Home and Exile
Chinua Achebe
This slim book features Achebe's narration about his own coming of age and artistry in Nigeria, and his case for African literary (r)evolution. It is parsed out into three long essays: "My Home Under Imperial Fire," "The Empire Fights Back," and "Today, the Balance of Stories." Achebe is often interesting as he describes the popular books of his childhood, and those taught in schools, that were then championed for their Nigerian authenticity. And he is especially interesting when he wrangles with the rise of African literature written by Africans, and with the likes of Elspeth Huxley and V.S. Naipaul, whose literary contributions provoke questions of "home and exile."
Still, I desperately wished for more substance, more in-depth wrangling from Achebe about literature from and about Africa. I appreciate Achebe's balance between personal storytelling and literary essaying, but his sharp insights are diluted into tangents. The writing moved more briskly than I liked, undercutting opportunities for deeper questioning and thinking, finally settling this book in the range of "overview." It definitely feels like what it is: Harvard lectures adapted into text.
UPDATE: I learn from the Literary Saloon that Achebe's address on "Literature and ethnicity" at the Garden City Literary Festival is published in NEXT. "Western literature played a central role in promoting the ideal of individual autonomy," Achebe says. Also, "Nigerian writers can choose to turn away from the reality of Nigeria's intimidating complexity or conquer its mystery by battling with it."
Collected Poems
Jane Kenyon
You can thank Graywolf Press for putting together the life work of Jane Kenyon, a significant poet who is significantly underrated, in my mind. Her biography seems to have become weighted over her actual poems: her marriage with poet Donald Hall, her move from Ann Arbor to the Vermont country, her death by cancer in 1995 at age 47. Notice that in the New York Times review of Kenyon's Collected Poems, her book is grouped with books other people wrote about her life. It is Donald Hall's (first) book about Kenyon's death that is first quoted at length and described as "extraordinary." The story of her life is worth telling, but her poems persist as vibrant, concise things that deserve your full attention.

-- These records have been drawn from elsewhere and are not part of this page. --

==> src/design/fdpe_pkg.sv <==
// Package for the fractional divider parameter encoder.
// Widths, limits, sequencer constants and the divider handshake types.
// Used by fdpe_divider and fractional_divider_param_encoder.
`default_nettype none
package fdpe_pkg;

  localparam int MAX_DEN_BITS = 20;
  localparam logic [MAX_DEN_BITS-1:0] DEN_LIMIT = '1;

  localparam int A_W   = 12;
  localparam int NUM_W = 32;
  localparam int P_W   = 33;   // convergent numerators stay below 2^33
  localparam int P1_W  = 18;
  localparam int P23_W = 20;

  localparam int DIVD_W    = 40;
  localparam int DIVS_W    = 32;
  localparam int DIV_CNT_W = 6;

  localparam logic [DIV_CNT_W-1:0] CF_DIV_STEPS  = DIV_CNT_W'(NUM_W);
  localparam logic [DIV_CNT_W-1:0] FIN_DIV_STEPS = DIV_CNT_W'(DIVD_W);

  localparam logic [P1_W-1:0] P1_OFFSET = P1_W'(512);
  localparam logic [A_W-1:0]  DIV4_A    = A_W'(4);
  localparam logic            FUNC_MULTISYNTH = 1'b1;

  typedef struct packed {
    logic                 start;
    logic [DIV_CNT_W-1:0] steps;
  } div_req_t;

  typedef struct packed {
    logic step;   // one quotient bit produced this cycle
    logic qbit;   // value of that bit
    logic done;   // quotient and remainder registers are final
  } div_stat_t;

endpackage
`default_nettype wire

==> src/design/fdpe_divider.sv <==
// Shared restoring shift-subtract divider, one quotient bit per cycle.
// Depends on fdpe_pkg for widths and the request/status structs.
`default_nettype none
module fdpe_divider (
  input  logic                          clk,
  input  logic                          rst_n,
  input  fdpe_pkg::div_req_t            req,
  input  logic [fdpe_pkg::DIVD_W-1:0]   dividend,
  input  logic [fdpe_pkg::DIVS_W-1:0]   divisor,
  output fdpe_pkg::div_stat_t           stat,
  output logic [fdpe_pkg::DIVD_W-1:0]   quotient,
  output logic [fdpe_pkg::DIVS_W-1:0]   remainder
);
  import fdpe_pkg::*;

  logic                 busy_r;
  logic                 done_r;
  logic [DIV_CNT_W-1:0] cnt_r;
  logic [DIVD_W-1:0]    quo_r;
  logic [DIVS_W-1:0]    rem_r;
  logic [DIVS_W-1:0]    dsr_r;

  logic [DIVS_W:0]      trial;
  logic [DIVS_W:0]      diff;
  logic                 ge;
  logic [DIVS_W-1:0]    rem_step;

  always_comb begin
    trial    = {rem_r, quo_r[DIVD_W-1]};
    diff     = trial - {1'b0, dsr_r};
    ge       = (trial >= {1'b0, dsr_r});
    rem_step = ge ? diff[DIVS_W-1:0] : trial[DIVS_W-1:0];
  end

  always_ff @(posedge clk) begin
    if (!rst_n) begin
      busy_r <= 1'b0;
      done_r <= 1'b0;
      cnt_r  <= '0;
    end else begin
      done_r <= busy_r && (cnt_r == DIV_CNT_W'(1));
      if (req.start) begin
        busy_r <= 1'b1;
        cnt_r  <= req.steps;
      end else if (busy_r) begin
        cnt_r <= cnt_r - 1'b1;
        if (cnt_r == DIV_CNT_W'(1)) begin
          busy_r <= 1'b0;
        end
      end
    end
  end

  // quotient bits shift in at the bottom as dividend bits leave the top
  always_ff @(posedge clk) begin
    if (req.start) begin
      quo_r <= dividend;
      rem_r <= '0;
      dsr_r <= divisor;
    end else if (busy_r) begin
      quo_r <= {quo_r[DIVD_W-2:0], ge};
      rem_r <= rem_step;
    end
  end

  assign stat.step = busy_r;
  assign stat.qbit = ge;
  assign stat.done = done_r;
  assign quotient  = quo_r;
  assign remainder = rem_r;

endmodule
`default_nettype wire

==> src/design/fractional_divider_param_encoder.sv <==
// Top level: sequencer for continued-fraction limiting and P1/P2/P3 encoding.
// Depends on fdpe_pkg and fdpe_divider.
//
// channel  | ports                                              | handshake
// ---------+----------------------------------------------------+--------------------------
// input    | in_func in_integer_part in_fraction_num/den        | start && !busy
// result   | out_p1/p2/p3_word out_divby4 out_integer_mode      | out_valid, one cycle
//          | out_den_error                                      |
//
// Zero denominator: result in the cycle after the word is taken, busy stays low.
// Denominator within the limit: result after S_FIN and one final divide in S_FIN_DIV,
// or straight from S_FIN for divide-by-4 or a zero numerator.
// Larger denominator: k passes of S_CF_CHK and S_CF_DIV come first, each one 32-bit divide whose
// quotient bits also build a*q and a*p; a last S_CF_CHK pass if the remainder runs out.
// Reset clears the sequencer only; the receiver cannot stall, busy is high while working.
`default_nettype none
module fractional_divider_param_encoder (
  input  logic                          clk,
  input  logic                          rst_n,
  input  logic                          start,
  output logic                          busy,
  input  logic                          in_func,
  input  logic [fdpe_pkg::A_W-1:0]      in_integer_part,
  input  logic [fdpe_pkg::NUM_W-1:0]    in_fraction_num,
  input  logic [fdpe_pkg::NUM_W-1:0]    in_fraction_den,
  output logic                          out_valid,
  output logic [fdpe_pkg::P1_W-1:0]     out_p1_word,
  output logic [fdpe_pkg::P23_W-1:0]    out_p2_word,
  output logic [fdpe_pkg::P23_W-1:0]    out_p3_word,
  output logic                          out_divby4,
  output logic                          out_integer_mode,
  output logic                          out_den_error
);
  import fdpe_pkg::*;

  localparam logic [2:0] S_IDLE    = 3'd0;
  localparam logic [2:0] S_CF_CHK  = 3'd1;
  localparam logic [2:0] S_CF_DIV  = 3'd2;
  localparam logic [2:0] S_FIN     = 3'd3;
  localparam logic [2:0] S_FIN_DIV = 3'd4;

  logic [2:0]              state_r;
  logic                    func_r;
  logic [A_W-1:0]          a_r;
  logic [NUM_W-1:0]        n_r;
  logic [NUM_W-1:0]        d_r;
  logic [P_W-1:0]          p0_r;
  logic [P_W-1:0]          p1_r;
  logic [MAX_DEN_BITS-1:0] q0_r;
  logic [MAX_DEN_BITS-1:0] q1_r;
  logic [MAX_DEN_BITS-1:0] mq_r;
  logic [P_W-1:0]          mp_r;
  logic                    ovf_r;
  logic [P_W-1:0]          fnum_r;
  logic [MAX_DEN_BITS-1:0] fden_r;

  logic                    accept;
  logic [MAX_DEN_BITS:0]   q2;
  logic                    cf_stop;
  logic                    fin_div4;
  logic                    fin_zero;
  logic [P1_W-1:0]         p1_base;
  logic [MAX_DEN_BITS+1:0] mq_sum;
  logic [P_W-1:0]          mp_sum;

  div_req_t                div_req;
  div_stat_t               div_stat;
  logic [DIVD_W-1:0]       div_dividend;
  logic [DIVS_W-1:0]       div_divisor;
  logic [DIVD_W-1:0]       div_quo;
  logic [DIVS_W-1:0]       div_rem;

  fdpe_divider u_div (
    .clk       (clk),
    .rst_n     (rst_n),
    .req       (div_req),
    .dividend  (div_dividend),
    .divisor   (div_divisor),
    .stat      (div_stat),
    .quotient  (div_quo),
    .remainder (div_rem)
  );

  always_comb begin
    accept   = start && !busy;
    q2       = {1'b0, q0_r} + {1'b0, mq_r};
    cf_stop  = ovf_r || (q2 > {1'b0, DEN_LIMIT});
    fin_div4 = (func_r == FUNC_MULTISYNTH) && (a_r == DIV4_A);
    fin_zero = (fnum_r == '0);
    p1_base  = P1_W'({a_r, 7'b0}) - P1_OFFSET;
    // Horner form of a*q1 and a*p1 as quotient bits arrive, MSB first
    mq_sum   = {1'b0, mq_r, 1'b0} + (MAX_DEN_BITS+2)'(div_stat.qbit ? q1_r : '0);
    mp_sum   = {mp_r[P_W-2:0], 1'b0} + (div_stat.qbit ? p1_r : '0);

    div_req.start = ((state_r == S_CF_CHK) && (d_r != '0)) ||
                    ((state_r == S_FIN) && !fin_div4 && !fin_zero);
    div_req.steps = (state_r == S_CF_CHK) ? CF_DIV_STEPS : FIN_DIV_STEPS;
    div_dividend  = (state_r == S_CF_CHK) ? {n_r, {(DIVD_W-NUM_W){1'b0}}}
                                          : {fnum_r, 7'b0};
    div_divisor   = (state_r == S_CF_CHK) ? d_r : DIVS_W'(fden_r);
  end

  assign busy = (state_r != S_IDLE);

  always_ff @(posedge clk) begin
    if (!rst_n) begin
      state_r   <= S_IDLE;
      out_valid <= 1'b0;
    end else begin
      out_valid <= 1'b0;
      case (state_r)
        S_IDLE: begin
          if (accept) begin
            if (in_fraction_den == '0) begin
              out_valid <= 1'b1;
            end else if (in_fraction_den[NUM_W-1:MAX_DEN_BITS] == '0) begin
              state_r <= S_FIN;
            end else begin
              state_r <= S_CF_CHK;
            end
          end
        end
        S_CF_CHK: begin
          state_r <= (d_r == '0) ? S_FIN : S_CF_DIV;
        end
        S_CF_DIV: begin
          if (div_stat.done) begin
            state_r <= cf_stop ? S_FIN : S_CF_CHK;
          end
        end
        S_FIN: begin
          if (fin_div4 || fin_zero) begin
            out_valid <= 1'b1;
            state_r   <= S_IDLE;
          end else begin
            state_r <= S_FIN_DIV;
          end
        end
        S_FIN_DIV: begin
          if (div_stat.done) begin
            out_valid <= 1'b1;
            state_r   <= S_IDLE;
          end
        end
        default: begin
          state_r <= S_IDLE;
        end
      endcase
    end
  end

  always_ff @(posedge clk) begin
    case (state_r)
      S_IDLE: begin
        if (accept) begin
          func_r <= in_func;
          a_r    <= in_integer_part;
          n_r    <= in_fraction_num;
          d_r    <= in_fraction_den;
          p0_r   <= '0;
          p1_r   <= P_W'(1);
          q0_r   <= MAX_DEN_BITS'(1);
          q1_r   <= '0;
          fnum_r <= P_W'(in_fraction_num);
          fden_r <= in_fraction_den[MAX_DEN_BITS-1:0];
          out_p1_word      <= '0;
          out_p2_word      <= '0;
          out_p3_word      <= '0;
          out_divby4       <= 1'b0;
          out_integer_mode <= 1'b0;
          out_den_error    <= 1'b1;
        end
      end
      S_CF_CHK: begin
        mq_r  <= '0;
        mp_r  <= '0;
        ovf_r <= 1'b0;
        if (d_r == '0) begin
          fnum_r <= p1_r;
          fden_r <= q1_r;
        end
      end
      S_CF_DIV: begin
        if (div_stat.step) begin
          // once a*q1 passes the limit it only grows: keep the flag sticky
          if (mq_sum > (MAX_DEN_BITS+2)'(DEN_LIMIT)) begin
            ovf_r <= 1'b1;
          end
          mq_r <= mq_sum[MAX_DEN_BITS-1:0];
          mp_r <= mp_sum;
        end
        if (div_stat.done) begin
          if (cf_stop) begin
            fnum_r <= p1_r;
            fden_r <= q1_r;
          end else begin
            p0_r <= p1_r;
            q0_r <= q1_r;
            p1_r <= p0_r + mp_r;
            q1_r <= q2[MAX_DEN_BITS-1:0];
            n_r  <= d_r;
            d_r  <= div_rem;
          end
        end
      end
      S_FIN: begin
        out_integer_mode <= fin_zero;
        out_den_error    <= 1'b0;
        if (fin_div4) begin
          out_p1_word <= '0;
          out_p2_word <= '0;
          out_p3_word <= P23_W'(1);
          out_divby4  <= 1'b1;
        end else if (fin_zero) begin
          out_p1_word <= p1_base;
          out_p2_word <= '0;
          out_p3_word <= P23_W'(1);
          out_divby4  <= 1'b0;
        end
      end
      S_FIN_DIV: begin
        if (div_stat.done) begin
          out_p1_word      <= p1_base + div_quo[P1_W-1:0];
          out_p2_word      <= P23_W'(div_rem);
          out_p3_word      <= P23_W'(fden_r);
          out_divby4       <= 1'b0;
          out_integer_mode <= 1'b0;
          out_den_error    <= 1'b0;
        end
      end
      default: begin
      end
    endcase
  end

`ifndef SYNTHESIS
  a_fin_den_nonzero: assert property (@(posedge clk) disable iff (!rst_n)
    (state_r == S_FIN) |-> (fden_r != '0))
    else $error("final denominator is zero");

  a_result_when_idle: assert property (@(posedge clk) disable iff (!rst_n)
    out_valid |-> (state_r == S_IDLE))
    else $error("result strobe while sequencer busy");

  a_zero_den_result: assert property (@(posedge clk) disable iff (!rst_n)
    (accept && (in_fraction_den == '0)) |=>
      (out_valid && out_den_error && (out_p1_word == '0) && (out_p3_word == '0)))
    else $error("zero denominator not flagged in the next cycle");

  a_divby4_fields: assert property (@(posedge clk) disable iff (!rst_n)
    (out_valid && out_divby4) |->
      ((out_p1_word == '0) && (out_p2_word == '0) && (out_p3_word == P23_W'(1)) &&
       !out_den_error))
    else $error("divide-by-4 result with wrong parameters");
`endif

endmodule
`default_nettype wire

==> config.mk <==
export PLATFORM = sky130hd
export DESIGN_NAME = fractional_divider_param_encoder
export DESIGN_NICKNAME = d
export VERILOG_FILES = /design/src/design/fdpe_pkg.sv /design/src/design/fdpe_divider.sv /design/src/design/fractional_divider_param_encoder.sv
export SDC_FILE = /design/constraint.sdc
export NUM_CORES = 1
export LEC_CHECK = 0
export ABC_AREA = 1
export BUFFER_PORTS_ARGS = -buffer_cell sky130_fd_sc_hd__buf_2
export CORE_MARGIN = 1.5
export CORE_UTILIZATION = 25
export DETAILED_ROUTE_END_ITERATION = 16
export PLACE_DENSITY_LB_ADDON = 0.15
export SETUP_SLACK_MARGIN = 0.3
export SLEW_MARGIN = 20
export SYNTH_ARGS = -nofsm -noshare
export SYNTH_HDL_FRONTEND = slang
export SYNTH_SLANG_ARGS = --single-unit
==> constraint.sdc <==
create_clock -name clk -period 12.02 [get_ports clk]
set_clock_uncertainty 0.15 [all_clocks]
set_input_delay 0.601 -clock clk [delete_from_list [all_inputs] [get_ports clk]]
set_output_delay 0.601 -clock clk [all_outputs]
set_load 0.005 [all_outputs]
==> results.ini <==
[status]
status=finished, final reports clean

[synth]
synthFlopType=edfxtp_1
yosysMostFrequentCell=nand2_1
syn_nets=3525
synth_area_um2=27700
ys_seq_area_share_pct=49.0
syn_area_per_cell_um2=8.42
synth_cell_types=59
ys.warnings.count=0
yosys-top-cells-area=edfxtp_1, nand2_1, ha_1
synth_async_sr_flop_share_pct=0
yosysTopAreaCell=edfxtp_1
synth_edf_count=423
synth_seq_cells=467
yosys-top-cells-count=nand2_1, inv_1, edfxtp_1
yosysTopAreaCellShare_pct=45.9
syn_inst=3291

[detailed_routing]
vias=22500
drt-initial-drc-count=1731
drcViolationCount=0
vias_per_cell=4.54
postRouteAntennaNets=0
wl_per_cell_um=18.7
dr.pass1.iters=5
postRouteWirelength_mm=92.7

[placed_design]
dpl.cell_count=4836
io_buffers=142
pre_cts_slack_ns=7.38
dpl_cell_area_um2=30000
hpwl_mm=70.5
routabilityCongestion=0.887

[power]
ir_drop_mv=0.202
powerDensity_nw_per_um2=319
leakage_nw=13.7
p_total_mw=10.2

[final_layout]
stdcell_area_um2=32100
final_layout_size_suffix_gt1_share_pct=8.70
area_delta_synth_final_pct=16.0
regArea_um2=13600
fillers=11900
fin_cells=4959
nets=3666
multiInputGateArea_um2=11900

[timing]
rsz0062_at_grt=no
setup_tns_ns=0
fin_crit_ns=4.71
setup_slack_ns=7.31
timing.final.crit_share_pct=39.2
worstMarginPinSlew_ns=1.04
clock.fmax_mhz=212
setup_viol=0
finalMaxSlewViolations=0
slew_headroom_pct=30.5
hold_viol=0

[clock_tree]
cts.repair.resized=0
root_buffer=clkbuf_16
postCtsSetupBuffers=0
cts_hold_buffers=13
clk_latency_ns=0.64
ctsLongestPathBuffers=3
cts_tree=yes
htreeDepth=2
clock-sinks=467
clk_pin_slew_ns=0.06
cts_buffers=57

[setup_path]
cp-end-kind=register
arrival_ns=4.96
crit_type=register to register
ff2ff_path_depth=20
critPathLaunchType=register
required_ns=12.26
cp_max_fo=90

[global_route]
grt_max_degree=159
grt_pass1_wl_mm=140
antenna_found_initial=6
gr-total-overflow=0
grt_use_total_pct=16.3
first_global_vias=22100

[floorplan]
die_area_um2=113000
die_width_um=336
initial_core_util_pct=25.3
rows=121
die_h_um=336
pin_count=143
core_area_um2=109000

[job]
max_cap_violations=0

[worst_hold_path]
hold_class=input pin to register
min_path_cells=3

[cell usage in the layout, fill, tap and decap left out, types with 30 or more instances in the layout]
cell       instances
clkbuf_16         57
a31oi_1           31
dfxtp_1           44
a21oi_1          220
buf_2            142
inv_1            480
edfxtp_1         423
nand3_1          110
o21ai_0          265
nor4_1            30
nor2_1           384
ha_1             148
nand2_1          782
[worst paths after layout]
check,endpoint,start,slack [ns]
setup reg to reg,mp_r[30],u_div.remainder[15],7.31
setup / recovery,mp_r[30],u_div.remainder[15],7.31
hold reg to reg,u_div.remainder[21],u_div.remainder[21],0.34
hold / removal,u_div.busy_r,rst_n,0.10
[critical path: stages, from the launching register on]
cell	delay, ns
dfxtp_1	0.35
ha_1	0.36
nand2_1	0.14
nor2_1	0.25
nand2_1	0.13
nor2_1	0.15
nand3_1	0.09
nand4_1	0.17
buf_12	0.34
nand2_1	0.09
inv_1	0.08
ha_1	0.22
nand2_1	0.15
nor2_1	0.11
inv_1	0.13
nor3_1	0.56
a21oi_1	0.19
inv_1	0.19
nand4_1	0.23
a21oi_1	0.19
nor2_1	0.06
[layer usage]
metal  vias to the layer above  share of wire, %  track usage [%]
met3                       107               4.5             2.00
met4                         0               2.5             4.48
met2                       456                45             26.1
met1                     10600                48             23.1
li1                      11300                 -                -
met5                         -                 0                0
[state kept, by name, summed over array words and instances (netlist names), 20 cells and up]
name             cells
d_r                 32
fden_r              20
fnum_r              33
mp_r                33
mq_r                20
n_r                 32
out_p2_word         20
out_p3_word         20
p0_r                33
p1_r                33
q0_r                20
q1_r                20
u_div.dsr_r         32
u_div.quotient      40
u_div.remainder     32
[power by group]
part           total, mW  leakage (nW)  switching [mW]  internal, mW
clock network       1.88         0.973           0.749          1.13
logic               4.82          8.20            3.45          1.37
registers           3.55          4.50           0.526          3.02
[kinds of logic after synthesis]
| family | count (synthesis) | synth area share [%] |
|---|---|---|
| AND/OR/NAND/NOR | 1398 | 20.7 |
| XOR/XNOR | 40 | 1.26 |
| flip-flops | 467 | 49.0 |
| AO/OA/AOI/OAI | 656 | 13.6 |
| adder cells (fa/ha/maj) | 154 | 7.12 |
| buffers and inverters | 576 | 8.29 |
[final cells by class]
| type | count | area share, % |
|---|---|---|
| well taps | 1476 | 5.75 |
| repair buffers | 171 | 3.07 |
| diodes | 2 | 0.0156 |
| inverters | 487 | 5.71 |
| clock inverters | 38 | 1.53 |
| multi-input cells | 2248 | 36.9 |
| flip-flops and latches | 467 | 42.3 |
| clock buffers | 70 | 4.72 |
[metrics by stage]
| step | hold slack [ns] | util, % |
|---|---|---|
| after floorplan | 0.294 | - |
| after global routing | 0.0991 | 29.4 |
| after global placement | 0.325 | 27.4 |
| after detailed placement | 0.327 | 27.4 |
| after CTS | 0.0673 | 29.4 |
| final | 0.105 | 29.4 |
Note: power is estimated with default switching activity, not from simulation.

Collected Poems brings together six poetry collections, including some of her translations of Anna Akhmatova. Most of Kenyon's poems are short first-person lyrics embedded deep in the natural world and in the life of a small country town. When I write that, I feel like it invites dismissal from the person reading this review, that it gives the impression of Kenyon's poetry being narrow or boring. It is not. Her poems shine with a lack of pretension that makes it hard to not welcome even her weaker poems. She has a dark streak that brews under the plain-speech surface. Kenyon has a sort of quietude about her poems, a cutting honesty, a sense of story, and a watchfulness toward the world. It was just a joyful experience to read this.
The Age of Innocence
Edith Wharton
This is a novel of desire. It is also a novel of courage -- or the lack of it. This Pulitzer Prize-winning novel from 1920 settles into the life of fashionable New York City, which brims with intensity, social codes, and minute layers of cruelty. Newland Archer, a wealthy lawyer in his thirties, is engaged to be married to May Welland, a woman of good nature and good lucks. But when May's cousin, Ellen Olenska, arrives in Manhattan, with a past of ill repute trailing her, Newland's expectations of himself and his world begin to disintegrate.
I tore through The Age of Innocence about as fast as I did The House of Mirth (which I reviewed here), and I'm reminded about how much I adore Edith Wharton's writing for her wit, her insight, her strong storytelling voice, her social critique, and her absolutely engrossing narratives. I pull back on a five-star rating simply because I felt that Ellen Olenska's character diminished as the book went on, or at least flatlined, in a way that didn't correspond to the narrative. The provoking questions she presents to Newland and to high-society subsume any questions she might present to herself. Also: there's an awful lot of "rejoining" (as a verb) in the dialogue. As in, "'But I just saw her yesterday,' he rejoined." Not a particular problem, but ... just saying.